I don't have anything more quantitative to offer, I'm afraid. The discrete nature of the system thwarted my efforts. My intuition tells me that such behaviour cannot be characterised by a linear transfer function, because sometimes it is critically damped, other times it isn't, but I am far from certain about this.
It is a type of feedback system - but serially in time, not 'all at once' as a conventional system is. There is no point in time when the loop is 'closed' -- it is sampled, clocked and then updated in cycles until all bits are resolved.
The comparator generates bits serially, MSB first. These drive a DAC which converts the (digital) bits back to an analog signal that is compared with the input.
However it is different from a conventional (e.g. opamp) feedback system in that once resolved, each bit cannot change; the 'gain' (in some sense) divides by 2 on each clock, and it terminates after the N bits are resolved.
The 'exponential' approach and the 'oscillatory' convergence above are not indicative of a feedback system, just a series of ever-increasing resolution quantized approximations to the result.

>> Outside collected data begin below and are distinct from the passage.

[src/rtl/matrix_multiply_core_3x3_coef_unpack.sv]
// Coefficient loader for the 3x3 matrix-multiply core: unpacks 5 bus words into a shadow bank
// and commits all 9 coefficients at once. Optional readback port: define MM3X3_COEF_READBACK_EN.
module matrix_multiply_core_3x3_coef_unpack #(
  parameter int COEF_W = 16
) (
  input  logic                  clk,
  input  logic                  rst,
  input  logic [31:0]           word_in,
  input  logic                  word_valid,
  output logic                  word_ready,
  input  logic                  abort,
  output logic [9*COEF_W-1:0]   coef_flat,
  output logic                  coef_update,
  output logic                  busy
`ifdef MM3X3_COEF_READBACK_EN
  ,
  input  logic [2:0]            rd_addr,
  output logic [31:0]           rd_data
`endif
);

  typedef enum logic [1:0] {
    IDLE   = 2'd0,
    FILL   = 2'd1,
    COMMIT = 2'd2
  } state_t;

  state_t               state_q, state_d;
  logic [2:0]           cnt_q, cnt_d;
  logic [COEF_W-1:0]    shadow_q [9];
  logic [9*COEF_W-1:0]  coef_q;
  logic                 upd_q;
  logic                 accept;
  logic                 commit_now;

  // Half-word bits above COEF_W are dropped on purpose (no saturation).
  logic unused_word_bits;
  assign unused_word_bits = ^word_in;

  assign word_ready  = (state_q != COMMIT) && !abort;
  assign accept      = word_valid && word_ready;
  assign commit_now  = (state_q == COMMIT) && !abort;
  assign coef_flat   = coef_q;
  assign coef_update = upd_q;
  assign busy        = (cnt_q != 3'd0) || (state_q == COMMIT);

  // NOTE: every always_comb output gets a default first, so no path can infer a latch.
  always_comb begin
    state_d = state_q;
    cnt_d   = cnt_q;
    if (abort) begin
      state_d = IDLE;
      cnt_d   = 3'd0;
    end else begin
      case (state_q)
        IDLE: begin
          if (accept) begin
            state_d = FILL;
            cnt_d   = 3'd1;
          end
        end
        FILL: begin
          if (accept) begin
            if (cnt_q == 3'd4) begin
              state_d = COMMIT;
              cnt_d   = 3'd0;
            end else begin
              cnt_d = cnt_q + 3'd1;
            end
          end
        end
        COMMIT: begin
          state_d = IDLE;
          cnt_d   = 3'd0;
        end
        default: begin
          state_d = IDLE;
          cnt_d   = 3'd0;
        end
      endcase
    end
  end

  // NOTE: sequential state uses non-blocking assignments only, so every flop samples pre-edge values.
  always_ff @(posedge clk) begin
    if (rst) begin
      state_q <= IDLE;
      cnt_q   <= 3'd0;
    end else begin
      state_q <= state_d;
      cnt_q   <= cnt_d;
    end
  end

  // NOTE: the shadow bank is reset too, so a fresh part never holds X coefficients.
  always_ff @(posedge clk) begin
    if (rst) begin
      for (int i = 0; i < 9; i++) shadow_q[i] <= '0;
    end else if (accept) begin
      for (int k = 0; k < 5; k++) begin
        if (cnt_q == 3'(k)) begin
          shadow_q[2*k] <= word_in[COEF_W-1:0];
          if (k < 4) shadow_q[2*k+1] <= word_in[16 +: COEF_W];
        end
      end
    end
  end

  // All 9 coefficients move together on the commit edge; an abort here cancels it.
  always_ff @(posedge clk) begin
    if (rst) begin
      coef_q <= '0;
      upd_q  <= 1'b0;
    end else begin
      upd_q <= commit_now;
      if (commit_now) begin
        for (int i = 0; i < 9; i++) coef_q[i*COEF_W +: COEF_W] <= shadow_q[i];
      end
    end
  end

`ifdef MM3X3_COEF_READBACK_EN
  logic [31:0] rd_d, rd_q;

  function automatic logic [15:0] sext(input logic [COEF_W-1:0] c);
    logic signed [COEF_W-1:0] s;
    s = c;
    return 16'(s);
  endfunction

  // Reads the active bank, so a read in the commit cycle still sees the old set.
  always_comb begin
    rd_d = '0;
    for (int a = 0; a < 5; a++) begin
      if (rd_addr == 3'(a)) begin
        rd_d[15:0] = sext(coef_q[(2*a)*COEF_W +: COEF_W]);
        if (a < 4) rd_d[31:16] = sext(coef_q[(2*a+1)*COEF_W +: COEF_W]);
      end
    end
  end

  always_ff @(posedge clk) begin
    if (rst) rd_q <= '0;
    else     rd_q <= rd_d;
  end

  assign rd_data = rd_q;
`endif

endmodule
$ cat src/rtl/tcls_recovery_ctrl.sv
// Recovery sequencer for a triple-core lockstep system: quiesces the AHB buses
// on an unrecoverable discrepancy, drains them, resets the cores, escalates to FATAL.
module tcls_recovery_ctrl #(
    parameter int RST_CYCLES   = 8,
    parameter int DRAIN_MAX    = 16,
    parameter int MAX_RETRIES  = 3,
    parameter int QUIET_CYCLES = 1024
) (
    input  logic       s_clk_i,
    input  logic       s_resetn_i,
    input  logic       s_unrec_err_i,
    input  logic       s_i_hready_i,
    input  logic       s_d_hready_i,
    output logic       s_core_resetn_o,
    output logic       s_bus_block_o,
    output logic       s_busy_o,
    output logic       s_fatal_o,
    output logic [7:0] s_err_cnt_o
);

    localparam int RW = $clog2(RST_CYCLES + 1);
    localparam int DW = $clog2(DRAIN_MAX + 1);
    localparam int TW = $clog2(MAX_RETRIES + 1);
    localparam int QW = $clog2(QUIET_CYCLES + 1);

    typedef enum logic [1:0] {
        ST_RUN   = 2'd0,
        ST_DRAIN = 2'd1,
        ST_RESET = 2'd2,
        ST_FATAL = 2'd3
    } state_t;

    state_t          state_q, state_d;
    logic [RW-1:0]   rst_cnt_q, rst_cnt_d;
    logic [DW-1:0]   drain_cnt_q, drain_cnt_d;
    logic [TW-1:0]   retry_cnt_q, retry_cnt_d;
    logic [QW-1:0]   quiet_cnt_q, quiet_cnt_d;
    logic [7:0]      err_cnt_q, err_cnt_d;
    logic            core_resetn_q, bus_block_q, busy_q, fatal_q;
    logic            drained_s;

    assign drained_s = s_i_hready_i & s_d_hready_i;

    // Next-state and counter updates
    always_comb begin
        state_d     = state_q;
        rst_cnt_d   = rst_cnt_q;
        drain_cnt_d = drain_cnt_q;
        retry_cnt_d = retry_cnt_q;
        quiet_cnt_d = quiet_cnt_q;
        err_cnt_d   = err_cnt_q;
        case (state_q)
            ST_RUN: begin
                if (s_unrec_err_i) begin
                    // An error wins over a coincident quiet-interval clear.
                    if (err_cnt_q != 8'hFF) begin
                        err_cnt_d = err_cnt_q + 8'd1;
                    end else begin
                        err_cnt_d = err_cnt_q;
                    end
                    if (retry_cnt_q == TW'(MAX_RETRIES)) begin
                        state_d = ST_FATAL;
                    end else begin
                        state_d     = ST_DRAIN;
                        retry_cnt_d = retry_cnt_q + TW'(1);
                        quiet_cnt_d = '0;
                        drain_cnt_d = '0;
                    end
                end else if (quiet_cnt_q == QW'(QUIET_CYCLES - 1)) begin
                    quiet_cnt_d = '0;
                    retry_cnt_d = '0;
                end else begin
                    quiet_cnt_d = quiet_cnt_q + QW'(1);
                end
            end
            ST_DRAIN: begin
                if (drained_s) begin
                    state_d   = ST_RESET;
                    rst_cnt_d = '0;
                end else if (drain_cnt_q == DW'(DRAIN_MAX - 1)) begin
                    state_d = ST_FATAL;
                end else begin
                    drain_cnt_d = drain_cnt_q + DW'(1);
                end
            end
            ST_RESET: begin
                if (rst_cnt_q == RW'(RST_CYCLES - 1)) begin
                    state_d   = ST_RUN;
                    rst_cnt_d = '0;
                end else begin
                    rst_cnt_d = rst_cnt_q + RW'(1);
                end
            end
            ST_FATAL: begin
                state_d = ST_FATAL;
            end
            default: begin
                state_d = ST_FATAL;
            end
        endcase
    end

    // State, counters and output registers; outputs decode the next state so
    // they change on the same edge as the state register.
    always_ff @(posedge s_clk_i) begin
        if (!s_resetn_i) begin
            state_q       <= ST_RESET;
            rst_cnt_q     <= '0;
            drain_cnt_q   <= '0;
            retry_cnt_q   <= '0;
            quiet_cnt_q   <= '0;
            err_cnt_q     <= 8'd0;
            core_resetn_q <= 1'b0;
            bus_block_q   <= 1'b1;
            busy_q        <= 1'b1;
            fatal_q       <= 1'b0;
        end else begin
            state_q       <= state_d;
            rst_cnt_q     <= rst_cnt_d;
            drain_cnt_q   <= drain_cnt_d;
            retry_cnt_q   <= retry_cnt_d;
            quiet_cnt_q   <= quiet_cnt_d;
            err_cnt_q     <= err_cnt_d;
            core_resetn_q <= (state_d == ST_RUN) || (state_d == ST_DRAIN);
            bus_block_q   <= (state_d != ST_RUN);
            busy_q        <= (state_d != ST_RUN);
            fatal_q       <= (state_d == ST_FATAL);
        end
    end

    assign s_core_resetn_o = core_resetn_q;
    assign s_bus_block_o   = bus_block_q;
    assign s_busy_o        = busy_q;
    assign s_fatal_o       = fatal_q;
    assign s_err_cnt_o     = err_cnt_q;

endmodule
### config.mk
export PLATFORM = sky130hd
export DESIGN_NAME = fetch_unit
export DESIGN_NICKNAME = d
export VERILOG_FILES = /design/src/rtl/fetch_pkg.sv /design/src/rtl/fetch_unit.sv
export SDC_FILE = /design/constraint.sdc
export NUM_CORES = 1
export LEC_CHECK = 0
export CAP_MARGIN = 15
export CORE_MARGIN = 10
export CORE_UTILIZATION = 45
export DETAILED_ROUTE_END_ITERATION = 8
export PLACE_DENSITY = 0.87
export SYNTH_ARGS = -nofsm -noshare
export SYNTH_HDL_FRONTEND = slang
export SYNTH_SLANG_ARGS = --single-unit
### constraint.sdc
create_clock -name clock -period 3.31 [get_ports clock]
set_clock_uncertainty 0.05 [all_clocks]
set_input_delay 0.662 -clock clock [delete_from_list [all_inputs] [get_ports clock]]
set_output_delay 0.662 -clock clock [all_outputs]
set_load 0.02 [all_outputs]
### src/rtl/fetch_pkg.sv
// rtl/fetch_pkg.sv - shared types and constants for the instruction-fetch stage
//
// Contents:
//   fetch_state_t    : fetch FSM state encoding. FAULT is present only when
//                      FETCH_MISALIGN_CHECK_EN is defined.
//   NOP_INSTR        : canonical RISC-V NOP (addi x0, x0, 0), shown to IF/ID
//                      whenever no real instruction is available.
//   DEFAULT_RESET_PC : default program counter after reset.
//   pc_next_seq      : sequential successor of a PC, wrapping modulo 2^32.

package fetch_pkg;

  localparam logic [31:0] NOP_INSTR        = 32'h0000_0013;
  localparam logic [31:0] DEFAULT_RESET_PC = 32'h0000_0000;

  typedef enum logic [2:0] {
    IDLE  = 3'd0,
    REQ   = 3'd1,
    WAIT  = 3'd2,
    HOLD  = 3'd3,
    KILL  = 3'd4
`ifdef FETCH_MISALIGN_CHECK_EN
    ,
    FAULT = 3'd5
`endif
  } fetch_state_t;

  function automatic logic [31:0] pc_next_seq(input logic [31:0] pc);
    return pc + 32'd4;
  endfunction

endpackage

### src/rtl/fetch_unit.sv
// rtl/fetch_unit.sv - RISC-V instruction-fetch stage feeding the IF/ID register
//
// Owns the program counter and keeps at most one instruction-memory request
// in flight. Redirects from EX take effect on PCF the following cycle; any
// response belonging to a request made stale by a redirect is swallowed in
// KILL so it can never reach IF/ID.
//
// Optional feature macro: FETCH_MISALIGN_CHECK_EN
//   defined   : a redirect to a target with bits [1:0] != 0 parks the unit in
//               FAULT (fetch_misalign=1, no requests) until an aligned redirect.
//   undefined : redirect targets are word-aligned by clearing bits [1:0];
//               fetch_misalign is constant 0.
//
// Ports:
//   clock, reset        : rising-edge clock, asynchronous active-high reset
//   stall_f             : hazard-unit stall, holds the presented instruction
//   pc_src_e            : redirect request from EX
//   pc_target_e[31:0]   : redirect target
//   imem_req_valid      : request valid (asserted only in REQ)
//   imem_req_ready      : memory accepts the request
//   imem_addr[31:0]     : request address, always equal to PCF
//   imem_rsp_valid      : response valid, one per accepted request
//   imem_rsp_data[31:0] : instruction word
//   InstrF[31:0]        : instruction to IF/ID (NOP unless fetch_valid)
//   PCF[31:0]           : current PC
//   PCPlus4F[31:0]      : PCF + 4, modulo 2^32
//   fetch_valid         : InstrF/PCF carry a real instruction
//   fetch_misalign      : misaligned-redirect fault indication

module fetch_unit
  import fetch_pkg::*;
#(
  parameter logic [31:0] RESET_PC = DEFAULT_RESET_PC
) (
  input  logic        clock,
  input  logic        reset,
  input  logic        stall_f,
  input  logic        pc_src_e,
  input  logic [31:0] pc_target_e,
  output logic        imem_req_valid,
  input  logic        imem_req_ready,
  output logic [31:0] imem_addr,
  input  logic        imem_rsp_valid,
  input  logic [31:0] imem_rsp_data,
  output logic [31:0] InstrF,
  output logic [31:0] PCF,
  output logic [31:0] PCPlus4F,
  output logic        fetch_valid,
  output logic        fetch_misalign
);

  fetch_state_t state;
  logic [31:0]  pc;
  logic [31:0]  instr_q;

  // Value loaded into pc on a redirect.
  logic [31:0]  target;
  // Destination after a redirect when no request is left in flight.
  fetch_state_t resume_st;
  // Destination once the stale response has been swallowed in KILL.
  fetch_state_t kill_exit_st;

`ifdef FETCH_MISALIGN_CHECK_EN
  assign target       = pc_target_e;
  assign resume_st    = (pc_target_e[1:0] != 2'b00) ? FAULT : REQ;
  // pc already holds the most recent redirect target while in KILL, so its
  // low bits tell us whether that target was misaligned.
  assign kill_exit_st = (pc[1:0] != 2'b00) ? FAULT : REQ;
  assign fetch_misalign = (state == FAULT);
`else
  assign target       = pc_target_e & 32'hFFFF_FFFC;
  assign resume_st    = REQ;
  assign kill_exit_st = REQ;
  assign fetch_misalign = 1'b0;
`endif

  always_ff @(posedge clock or posedge reset) begin
    if (reset) begin
      state   <= IDLE;
      pc      <= RESET_PC;
      instr_q <= NOP_INSTR;
    end else begin
      case (state)
        IDLE: begin
          if (pc_src_e) begin
            pc    <= target;
            state <= resume_st;
          end else begin
            state <= REQ;
          end
        end

        REQ: begin
          if (pc_src_e) begin
            pc <= target;
            // An accepted request at the old address is now stale.
            if (imem_req_ready) state <= KILL;
            else                state <= resume_st;
          end else if (imem_req_ready) begin
            state <= WAIT;
          end
        end

        WAIT: begin
          if (pc_src_e) begin
            pc <= target;
            // A response arriving with the redirect is dropped right here;
            // otherwise it is still on its way and must be drained in KILL.
            if (imem_rsp_valid) state <= resume_st;
            else                state <= KILL;
          end else if (imem_rsp_valid) begin
            instr_q <= imem_rsp_data;
            state   <= HOLD;
          end
        end

        HOLD: begin
          if (pc_src_e) begin
            pc    <= target;
            state <= resume_st;
          end else if (!stall_f) begin
            pc    <= pc_next_seq(pc);
            state <= REQ;
          end
        end

        KILL: begin
          if (pc_src_e) begin
            pc <= target;
            // Leave only once the stale response has actually arrived.
            if (imem_rsp_valid) state <= resume_st;
          end else if (imem_rsp_valid) begin
            state <= kill_exit_st;
          end
        end

`ifdef FETCH_MISALIGN_CHECK_EN
        FAULT: begin
          if (pc_src_e) begin
            pc    <= target;
            state <= resume_st;
          end
        end
`endif

        default: state <= IDLE;
      endcase
    end
  end

  // All outputs decode registered state only.
  assign imem_req_valid = (state == REQ);
  assign imem_addr      = pc;
  assign PCF            = pc;
  assign PCPlus4F       = pc_next_seq(pc);
  assign fetch_valid    = (state == HOLD);
  assign InstrF         = (state == HOLD) ? instr_q : NOP_INSTR;

endmodule
==> summary.txt <==
Outcome
  – Status: finished clean

Timing
  – Finish-stage setup viols: 0
  – Fin Hold WS: 453 ps
  – Unrepaired setup endpoints after global routing: yes
  – Final period demand of the worst path: 3210 ps
  – Fin Setup TNS: 0 ps
  – Upper clock frequency limit: 311 MHz
  – Min setup slack post-route: 95.6 ps
  – Final Cycle Share: 97.1%
  – Transition time at the pin with the least slew margin: 693 ps
  – Headroom to the max-slew limit: 53.8%
  – Number of hold violations in the final report: 0
  – Number of max-slew violations in the final report: 0

Setup path
  – Depth of the most critical reg-to-reg path: 6
  – Worst EP required: 2600 ps
  – Endpoint of the most critical register-to-register path: PCF[15]$_DFFE_PP0P_
  – Critical Path End: PCPlus4F[14]
  – Launching point of the worst reg2reg path: state[1]$_DFFE_PP0P_
  – Setup crit start: PCF[3]$_DFFE_PP0P_
  – CP startpoint kind: flop
  – Flop2flop setup slack: 1050 ps
  – Data arrival, critical path: 2500 ps
  – Critical-path maximum fanout: 7
  – CP Capture Type: output pin
  – Class of the most critical setup path: flop to output pin

Drt
  – Count of routing violations after the opening detailed-route iteration: 260
  – Drc violations: 0
  – Post-detailed-routing wire length: 14,800 µm
  – Vias after detailed routing: 4,210
  – Post-DRT Antenna Nets: 0
  – Post-DR wirelength/cell: 19.4 µm
  – Vias per Instance: 5.51
  – Length of the first detailed-routing pass in iterations: 4

Power
  – Clock share of power: 14.4%
  – Leakage power of the design: 2.67 nW
  – Fraction of power spent switching nets: 42.5%
  – Total net switching power: 2.24 mW
  – Share of total power in combinational logic: 58.5%
  – Power consumption: 5.27 mW
  – Max rail drop VDD: 431 µV
  – Internal power: 3.03 mW
  – Sequential group share of total power: 27.1%
  – Power per cell area: 806 nW/µm²

Final layout
  – Final-stage net count: 701
  – Antenna Diode Count: 0
  – Area of combinational cells with multiple inputs: 2270 µm²
  – Layout Cells excl Fill: 764
  – Final Core Density: 70.3%
  – Proportion of layout cells with a drive suffix above 1: 17.0%
  – Area growth syn-to-layout: 51.6%
  – Area of all sequential standard cells: 1630 µm²
  – Area of all placed cells without fillers: 6530 µm²
  – Fill cell instance count of the final layout: 714

Min path
  – Kind of path behind the tightest hold check: flop to flop
  – Hold path startpoint: instr_q[29]$_DFFE_PP0P_

Yosys
  – Distinct cells, synth: 52
  – Post-synth top flop: dfrtp_1
  – Area share of the leading cell type in the synthesized netlist: 36.0%
  – Number of instances in the synthesized netlist: 458
  – Combined area of all synthesized cells: 4310 µm²
  – Flip-flop and latch count after synthesis: 65
  – Synth top area cells: dfrtp_1 36%, mux2_2 8.6%, buf_4 6.6%
  – Proportion of register bits with asynchronous set or reset after synthesis: 100%
  – Portion of the post-synthesis area used by sequential elements: 37.8%
  – Post-synthesis area per instance: 9.41 µm²
  – Library cell with the largest summed area after synthesis: dfrtp_1
  – Synth warn: 0
  – EDFF count, synth: 0

Clock network
  – Clock tree from TritonCTS: yes
  – Num CTS Buffers: 9
  – Clk_lat worst skew: 350 ps
  – Root buffer selected by CTS: clkbuf_8
  – CTS HTree Levels: 3
  – Clock transition at path regs: 80 ps
  – TritonCTS Sinks: 65
  – Maximum buffer depth of the clock tree: 2
  – Hold buffer count at cts: 0

Placement
  – Number of buffer cells added on primary ports: 191
  – Post-Place Cell Area: 6270 µm²
  – Setup slack at placement: 101 ps
  – Post-detailed-placement half-perimeter wirelength: 11,400 µm
  – Routability congestion estimate: 0.857
  – Dpl cells: 747

Floorplan
  – Area of the core: 9280 µm²
  – Floorplan row count: 35
  – Die span in x: 118 µm
  – Top Ports: 201
  – Die ar.: 13,900 µm²
  – Initial standard-cell utilization of the core: 46.4%
  – Die height: 118 µm

Global routing
  – Combined global-route utilization of all metal layers: 20.6%
  – First-pass GRT wire length: 24,000 µm
  – Maximum number of pins on one net before global-route repair: 35
  – Number of antenna violations at the first check in global routing: 0
  – Via count of the first global-routing pass: 4,466
  – Sum of overflow across all layers after global routing: 0

Job
  – Maximum capacitance violations: 0
-- worst max-delay path: stages, from the launching register on --
cell and delay [ps]:
dfrtp_1 440, ha_1 280, nand3_1 220, nor3_1 410, xnor2_1 170, clkdlybuf4s50_1 630
-- layout by cell type, fill, tap and decap left out, types with 6 or more instances in the layout --
cell type	netlist	final
a21oi_1	20	20
a22oi_1	14	13
and2_1	35	35
buf_4	38	36
clkbuf_8	0	9
clkdlybuf4s50_1	0	175
conb_1	1	7
dfrtp_1	62	60
dlygate4sd2_1	0	10
dlymetal6s2s_1	0	6
inv_1	11	10
mux2_2	33	33
nand2_1	16	15
nand3_1	16	16
nand4_1	16	16
nor2_1	10	10
nor3_1	10	7
o211ai_1	7	7
o21ai_0	14	14
o311ai_0	7	7
xnor2_1	23	23
-- cell type report --
type | count | area share [%]
timing repair buffer | 228 | 33.8
multi-input combinational | 315 | 34.8
clock inverter | 7 | 1.44
tap | 129 | 2.47
clock buffer | 9 | 1.90
sequential | 65 | 25.0
inverter | 11 | 0.632
-- metal layers --
metal	track usage [%]	up-vias	wire length [µm]
li1	-	1972	-
met4	6.41	0	187
met5	0	-	0
met1	22.3	2013	5530
met2	35.1	212	7360
met3	9.50	13	1760
-- state kept, by name (all words and copies together) (netlist names) --
name     count
instr_q     32
PCF         30
state        3
-- power by group through the flow --
stage	logic [mW]	clock network [mW]	registers (mW)
4_1_cts	3.11	0.767	1.42
5_1_grt	3.28	0.806	1.48
3_5_place_dp	3.12	0	1.43
2_1_floorplan	1.61	0	1.58
6_report	3.08	0.757	1.43
3_3_place_gp	3.06	0	1.41
-- worst min-delay path by stage --
stage,end,cells after the start
after floorplan,instr_q[21]$_DFFE_PP0P_,1
after global placement,instr_q[25]$_DFFE_PP0P_,1
after detailed placement,instr_q[29]$_DFFE_PP0P_,1
after CTS,instr_q[29]$_DFFE_PP0P_,1
after global routing,instr_q[12]$_DFFE_PP0P_,1
final,instr_q[29]$_DFFE_PP0P_,1
-- synthesized netlist by cell type (all sizes together), types with 2 or more instances --
master	instances
or2	6
clkbuf	30
nand3	16
a2bb2oi	4
o2bb2a	3
nand2b	4
o22a	5
xor2	4
nand4	17
xnor2	23
nor4	3
a31oi	4
and3b	2
dfstp	3
nand2	16
o311ai	12
a32o	2
a21boi	2
inv	11
nand3b	2
and3	5
a22oi	14
or4	4
a21oi	20
nor2	10
mux2	33
nor3	10
o211ai	7
and4	5
mux2i	3
buf	43
or3	7
and2	35
dfrtp	62
a41oi	2
o21ai	14
o31ai	2
o22ai	5
-- repair_timing --
action / 4_1_cts / 5_1_grt
buffers inserted: 0 / 1
endpoints found under the setup margin: 13 / 10
cloned: 0 / 0
gates resized for setup: 16 / 9
-- logic make-up after synthesis --
kind of cell    Yosys count  synth area share, %
simple gates            143                 19.7
compound gates          100                 16.3
buf+inv                  84                 10.7
flops                    65                 37.8
mux                      36                 9.32
xor+xnor                 27                 5.49
fa+ha+maj                 2                0.523
other cells               1               0.0870
Note: power is estimated with default switching activity, not from simulation.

I agree with Voltage Spike's answer: the comparator and DAC in a SAR ADC is not very similar to a high gain forward amplifier in a traditional feedback system. It makes more sense to me as a binary search algorithm that is directed by the loop. Still, there are some uncanny similarities—for example, dividing the DAC output by 2 would make the "closed loop gain" of the SAR ADC equal to 2 or the inverse of the "feedback factor".
One analogy I can attempt to make would be based on the error signal at the summing node which is minimized in both the traditional and SAR case. In a traditional feedback system with unity feedback the error signal is $$|x_{e}| = x_{in}/(1 + A)$$ In a SAR ADC the residual signal is $$|x_{e,SAR}| \le LSB/2 = V_{supply}/2^{N+1}$$ where \$N\$ is the bit depth of the DAC.
Crudely equating these and solving for \$A\$ gives $$x_{in}/(1 + A) = V_{supply}/2^{N+1}$$ $$A = 2^{N+1} \frac{x_{in}}{V_{supply}} - 1$$
Another attempt could take the approach of linearizing the system by representing the quantization error as an additive noise source. I might work through this later.
How can we think about the comparator and DAC as a high gain forward amplifier?
Not in many ways. The only commonality they have is sensitivity to small signals and driving the output of the input terminals to zero when in negativefeedback. Other than that the similarity ends.
A high gain amplifier needs to be linear to be able to amplify a signal. A SAR comparator does not need to amplify or be linear. The only thing a comparator needs to do is tell you if one terminal is higher or lower. Comparators also generally have a lower gain, because they are designed to be fast and have a smaller delay and change the output as fast as possible.
The DAC has the same dynamic range as the comparator input, and the S/H input and output also has the same dynamic range, so there really isn't any 'gain' in a SAR, other than the comparator's open loop gain.